You haven't specified the shell, but as long as you have a POSIX compliant shell, a short script can handle/parse the results of your svn command in a fairly easy manner. The following uses bash, but parameter expansion would work in any POSIX shell:

#!/bin/bash

fname="${1:-/dev/stdin}"  ## read from given filename or stdin (default)

echo "Ruta;Fecha"       ## print heading

while read -r line; do  ## for each line of input
    [ "${line%%:*}" = "Ruta" ] && echo -n "${line##* }" ## begins 'Ruta'
    [ "${line%%:*}" = "Fecha de último cambio" ] && {   ## begins "Fecha.."
        tmp="${line#*:}"
        echo ";${tmp:1}"
    }
done < "$fname"

Input File

$ cat dat/ruta.txt
Ruta: TEST
Fecha de último cambio: 2016-04-07 15:52:40 -0500 (jue 07 de abr de 2016)
Ruta: PRUEBA1.txt
Fecha de último cambio: 2016-04-07 15:16:19 -0500 (jue 07 de abr de 2016)
Ruta: PRUEBA2.txt
Fecha de último cambio: 2016-04-07 15:15:47 -0500 (jue 07 de abr de 2016)

Use/Output

$ cat dat/ruta.txt | bash parseruta.sh
Ruta;Fecha
TEST;2016-04-07 15:52:40 -0500 (jue 07 de abr de 2016)
PRUEBA1.txt;2016-04-07 15:16:19 -0500 (jue 07 de abr de 2016)
PRUEBA2.txt;2016-04-07 15:15:47 -0500 (jue 07 de abr de 2016)

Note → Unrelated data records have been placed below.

**src/rtl/mem_bus_arbiter.sv**
```systemverilog
// mem_bus_arbiter
//   Shares one memory bus between instruction fetch (IF) and load/store (LS).
//   One transaction is outstanding at a time. LS has fixed priority over IF.
//   A cycle budget aborts transactions that never see a bus response.
//
// Ports
//   clk, rst                        clock, synchronous active-high reset
//   if_req_i/if_addr_i/if_flush_i   fetch request, address, discard request
//   if_gnt_o/if_rvalid_o/if_rdata_o fetch accept pulse, response pulse, data
//   if_stallreq_o                   fetch waiting on the bus (combinational)
//   ls_req_i/ls_we_i/ls_be_i        load/store request, write enable, byte enables
//   ls_addr_i/ls_wdata_i            load/store address, write data
//   ls_gnt_o/ls_rvalid_o/ls_rdata_o load/store accept pulse, response pulse, data
//   ls_stallreq_o                   load/store waiting on the bus (combinational)
//   bus_req_o/bus_we_o/bus_be_o     bus request, write, byte enables
//   bus_addr_o/bus_wdata_o          bus address, write data
//   bus_gnt_i/bus_rvalid_i          bus accept, bus response
//   bus_rdata_i                     bus read data
//   bus_err_o                       pulse on timeout abort
module mem_bus_arbiter #(
  parameter int unsigned TIMEOUT_CYC = 64
) (
  input  logic        clk,
  input  logic        rst,
  input  logic        if_req_i,
  input  logic [31:0] if_addr_i,
  input  logic        if_flush_i,
  output logic        if_gnt_o,
  output logic        if_rvalid_o,
  output logic [31:0] if_rdata_o,
  output logic        if_stallreq_o,
  input  logic        ls_req_i,
  input  logic        ls_we_i,
  input  logic [3:0]  ls_be_i,
  input  logic [31:0] ls_addr_i,
  input  logic [31:0] ls_wdata_i,
  output logic        ls_gnt_o,
  output logic        ls_rvalid_o,
  output logic [31:0] ls_rdata_o,
  output logic        ls_stallreq_o,
  output logic        bus_req_o,
  output logic        bus_we_o,
  output logic [3:0]  bus_be_o,
  output logic [31:0] bus_addr_o,
  output logic [31:0] bus_wdata_o,
  input  logic        bus_gnt_i,
  input  logic        bus_rvalid_i,
  input  logic [31:0] bus_rdata_i,
  output logic        bus_err_o
);

  localparam int unsigned DW = 32;
  localparam int unsigned BEW = 4;
  localparam int unsigned CW = 8;
  localparam logic [CW-1:0] CNT_LAST = CW'(TIMEOUT_CYC - 1);

  typedef enum logic [2:0] {
    S_IDLE    = 3'd0,
    S_REQ_IF  = 3'd1,
    S_WAIT_IF = 3'd2,
    S_REQ_LS  = 3'd3,
    S_WAIT_LS = 3'd4
  } state_e;

  state_e          state_q;
  logic            we_q;
  logic [BEW-1:0]  be_q;
  logic [DW-1:0]   addr_q;
  logic [DW-1:0]   wdata_q;
  logic            bus_req_q;
  logic [CW-1:0]   cnt_q;
  logic [CW-1:0]   cnt_d;
  logic            discard_q;
  logic            if_gnt_q;
  logic            if_rvalid_q;
  logic [DW-1:0]   if_rdata_q;
  logic            ls_gnt_q;
  logic            ls_rvalid_q;
  logic [DW-1:0]   ls_rdata_q;
  logic            err_q;

  logic own_if;
  logic own_ls;
  logic in_req;
  logic in_wait;
  logic req_live;
  logic done;
  logic tmo;

  // Ownership and phase decode
  assign own_if  = (state_q == S_REQ_IF) || (state_q == S_WAIT_IF);
  assign own_ls  = (state_q == S_REQ_LS) || (state_q == S_WAIT_LS);
  assign in_req  = (state_q == S_REQ_IF) || (state_q == S_REQ_LS);
  assign in_wait = (state_q == S_WAIT_IF) || (state_q == S_WAIT_LS);

  // The first REQ cycle only sets up bus_req; the bus is live from the next one
  assign req_live = in_req && bus_req_q;

  // Response either after a grant, or together with the grant
  assign done = (req_live && bus_gnt_i && bus_rvalid_i) || (in_wait && bus_rvalid_i);

  // Budget counts from the first cycle bus_req_o is high
  assign cnt_d = cnt_q + CW'(1);
  assign tmo   = !done && (req_live || in_wait) && (cnt_q == CNT_LAST);

  // Transaction FSM with registered outputs
  always_ff @(posedge clk) begin
    if (rst) begin
      state_q     <= S_IDLE;
      we_q        <= 1'b0;
      be_q        <= '0;
      addr_q      <= '0;
      wdata_q     <= '0;
      bus_req_q   <= 1'b0;
      cnt_q       <= '0;
      discard_q   <= 1'b0;
      if_gnt_q    <= 1'b0;
      if_rvalid_q <= 1'b0;
      if_rdata_q  <= '0;
      ls_gnt_q    <= 1'b0;
      ls_rvalid_q <= 1'b0;
      ls_rdata_q  <= '0;
      err_q       <= 1'b0;
    end else begin
      if_gnt_q    <= 1'b0;
      ls_gnt_q    <= 1'b0;
      if_rvalid_q <= 1'b0;
      ls_rvalid_q <= 1'b0;
      err_q       <= 1'b0;
      case (state_q)
        S_IDLE: begin
          if (ls_req_i) begin
            we_q      <= ls_we_i;
            be_q      <= ls_be_i;
            addr_q    <= ls_addr_i;
            wdata_q   <= ls_wdata_i;
            ls_gnt_q  <= 1'b1;
            cnt_q     <= '0;
            discard_q <= 1'b0;
            state_q   <= S_REQ_LS;
          end else if (if_req_i && !if_flush_i) begin
            we_q      <= 1'b0;
            be_q      <= {BEW{1'b1}};
            addr_q    <= if_addr_i;
            wdata_q   <= '0;
            if_gnt_q  <= 1'b1;
            cnt_q     <= '0;
            discard_q <= 1'b0;
            state_q   <= S_REQ_IF;
          end
        end
        S_REQ_IF, S_WAIT_IF, S_REQ_LS, S_WAIT_LS: begin
          if (req_live || in_wait) begin
            cnt_q <= cnt_d;
          end
          if (own_if && if_flush_i) begin
            discard_q <= 1'b1;
          end
          if (done || tmo) begin
            // Completion or abort: deliver to the owner and release the bus
            state_q   <= S_IDLE;
            bus_req_q <= 1'b0;
            cnt_q     <= '0;
            discard_q <= 1'b0;
            err_q     <= tmo;
            if (own_if) begin
              if_rdata_q  <= tmo ? '0 : bus_rdata_i;
              if_rvalid_q <= !(discard_q || if_flush_i);
            end else begin
              ls_rdata_q  <= tmo ? '0 : bus_rdata_i;
              ls_rvalid_q <= 1'b1;
            end
          end else if (req_live && bus_gnt_i) begin
            bus_req_q <= 1'b0;
            state_q   <= own_if ? S_WAIT_IF : S_WAIT_LS;
          end else if (in_req) begin
            bus_req_q <= 1'b1;
          end
        end
        default: begin
          state_q <= S_IDLE;
        end
      endcase
    end
  end

  // Stall requests towards the pipeline controller
  assign if_stallreq_o = (if_req_i && !if_gnt_q && !if_flush_i) || (own_if && !discard_q);
  assign ls_stallreq_o = (ls_req_i && !ls_gnt_q) || own_ls;

  assign if_gnt_o    = if_gnt_q;
  assign if_rvalid_o = if_rvalid_q;
  assign if_rdata_o  = if_rdata_q;
  assign ls_gnt_o    = ls_gnt_q;
  assign ls_rvalid_o = ls_rvalid_q;
  assign ls_rdata_o  = ls_rdata_q;
  assign bus_req_o   = bus_req_q;
  assign bus_we_o    = we_q;
  assign bus_be_o    = be_q;
  assign bus_addr_o  = addr_q;
  assign bus_wdata_o = wdata_q;
  assign bus_err_o   = err_q;

endmodule

```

To use with your command (after you make the script executable with chmod 0755 scriptname) you could do the following:

svn info -R https://SOME_URL/TEST | \
grep 'Ruta: \|Fecha de último cambio: ' | \
scriptname

(that is all one line above with the line continuations '\' at the end)

Give it a try and let me know if you have questions.

If you are limited to a POSIX shell (or shell without string indexing in the form ${var:start:end}), then there is one command that would need to change. POSIX handles string indexing in a different manner, so you would need to change:

echo ";${tmp:1}"

to

echo $(expr substr "$tmp" 2 $(expr length "$tmp"))

in order to index the substring beginning with the date from the 2nd character after removing the "Fecha..." part.